清晨聽說柳承明已到達宣威城外,柳姒準備起身出城迎接一番,不想卻在府門前又撞見了管皎兒與謝晏。
許是有意蹲守,在外頭等了一個時辰的管皎兒一見從外歸府的謝晏,便上前想與他攀談。
隻是動作突然,弄得謝晏措手不及。
柳姒去時,正巧撞見管皎兒提著一個食盒,欲要撞上拿著書稿的謝晏。
謝晏見狀,堪堪側身閃過,手中書稿無意落在地上,散落一地;而管皎兒手中的食盒也從手中滑落,裡頭的湯食灑出,潑在了那書稿之上。
將其上的墨跡暈染開來。
這場景是管皎兒未曾想到的,她本意隻是想將親手做的湯食送給謝晏,以償救命之恩,誰知會弄得這樣遭。
她看著被熱湯淋壞了的書稿,打心底裡可惜。
不等謝晏動作,先他一步蹲在地上,將那些書稿小心拾起,動作輕柔。
淅淅瀝瀝的湯汁從書頁間流出,管皎兒心疼道:“這樣好的紙張書墨,當真是可惜了。

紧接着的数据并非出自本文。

[src/inc/pwm_gen_pkg.sv]
package pwm_gen_pkg;
    localparam int CNT_W = 32;
    localparam int RPT_W = 8;
    localparam int MODE_W = 2;
    // mode field encodings
    localparam logic [1:0] MODE_OFF = 2'h0;
    localparam logic [1:0] MODE_ONESHOT = 2'h1;
    localparam logic [1:0] MODE_CONT = 2'h2;
    // reset values
    localparam logic [CNT_W-1:0] PERIOD_RST = 32'h0000_0000;
    localparam logic [CNT_W-1:0] PHASE_RST = 32'h0000_0000;
    localparam logic [RPT_W-1:0] RPT_RST = 8'h00;
    // input clock
    localparam int REF_CLK_KHZ = 40000;
    // shortest supported continuous period, in cycles
    localparam int MIN_CONT_PERIOD = 8;

    typedef struct packed {
        logic [1:0] mode;
        logic idleLevel;
        logic firstPhaseLevel;
        logic triggerEnable;
        logic trigFalling;
        logic irqEnable;
        logic freeRun;
    } pwm_cfg_t;

    typedef struct packed {
        logic irq;
        logic dmaEvent;
    } pwm_evt_t;
endpackage

[src/rtl/edge_sync.sv]
`timescale 1ns/1ps
// two-flop synchroniser plus selectable edge detector
module edge_sync (
    input wire logic ref_clk,
    input wire logic rst,
    input wire logic asyncIn,
    input wire logic fallingSel,
    output logic edgeSeen
);
    logic meta_ff;
    logic sync_ff;
    logic prev_ff;
    logic [1:0] warm_ff;

    // no edge until the pipe holds real pin samples, else an idle-high pin
    // looks like a rising edge just after reset
    always_ff @(posedge ref_clk or posedge rst) begin
        if (rst) begin
            warm_ff <= 2'h0;
        end else if (warm_ff != 2'h3) begin
            warm_ff <= warm_ff + 2'h1;
        end
    end

    // first flop feeds only the second
    always_ff @(posedge ref_clk or posedge rst) begin
        if (rst) begin
            meta_ff <= 1'b0;
            sync_ff <= 1'b0;
            prev_ff <= 1'b0;
        end else begin
            meta_ff <= asyncIn;
            sync_ff <= meta_ff;
            prev_ff <= sync_ff;
        end
    end

    // one-cycle strobe on the chosen transition
    assign edgeSeen = (warm_ff == 2'h3)
                      && (fallingSel ? (prev_ff & ~sync_ff) : (~prev_ff & sync_ff));
endmodule // edge_sync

”
她抬首看向謝晏,滿臉歉意:“這書多少?我賠給郎君。”
一旁的謝三憤憤:“賠了又如何?值錢的可不是這幾張紙,而是上頭的文墨!”
聞言,管皎兒心中對那書稿的惋惜更是難以止住。
抬眸望去,隻見謝晏眉頭緊蹙,語氣冰冷:“不管你有何用意,還請立刻離開。”
說罷,也不管她是何反應,徑直回府。
謝三看著管皎兒手中的書稿,問謝晏:“郎君,那這些書稿呢?”
謝晏頭也不回:“扔了。”
跨過門檻,便見柳姒矮身躲在大門後,顯然是在看熱鬨。
乍見她的身影,謝晏愣住,臉上冰冷的表情一變:“念念?”
他環視一周,問道:“怎麼在這風口站著?”
柳姒解釋:“我正準備去城門口接三哥呢。”
隨後又問:“你去過都督府了?”
何牧的學生,涼州都督府長史竇章,如今就住在宣威。
“是。”謝晏點頭。
他身為兵部侍郎,自然要去見見這位竇長史。
“哦。”柳姒抬腳跨過門檻,“那我走了。”
“念念。”想到什麼,謝晏開口將她叫住,“要不我同你一道去接賢王?”
柳姒打趣:“看來你同三哥關係有所緩和嘛,如今都願意主動去接他了。”
謝晏麵色一僵,沒管她怎麼想,兀自牽住她手:“走吧,再晚些賢王該進城了。”
那頭,府門台階下的管皎兒見謝三真要將書稿扔了,不免提議:“這位郎君,這書扔了也是可惜,不若給我吧。”
“給你?”謝三遲疑。
“是。”管皎兒點頭,“我會修複些字畫,不若將這書給我帶回去試試,若能修複也是好的。”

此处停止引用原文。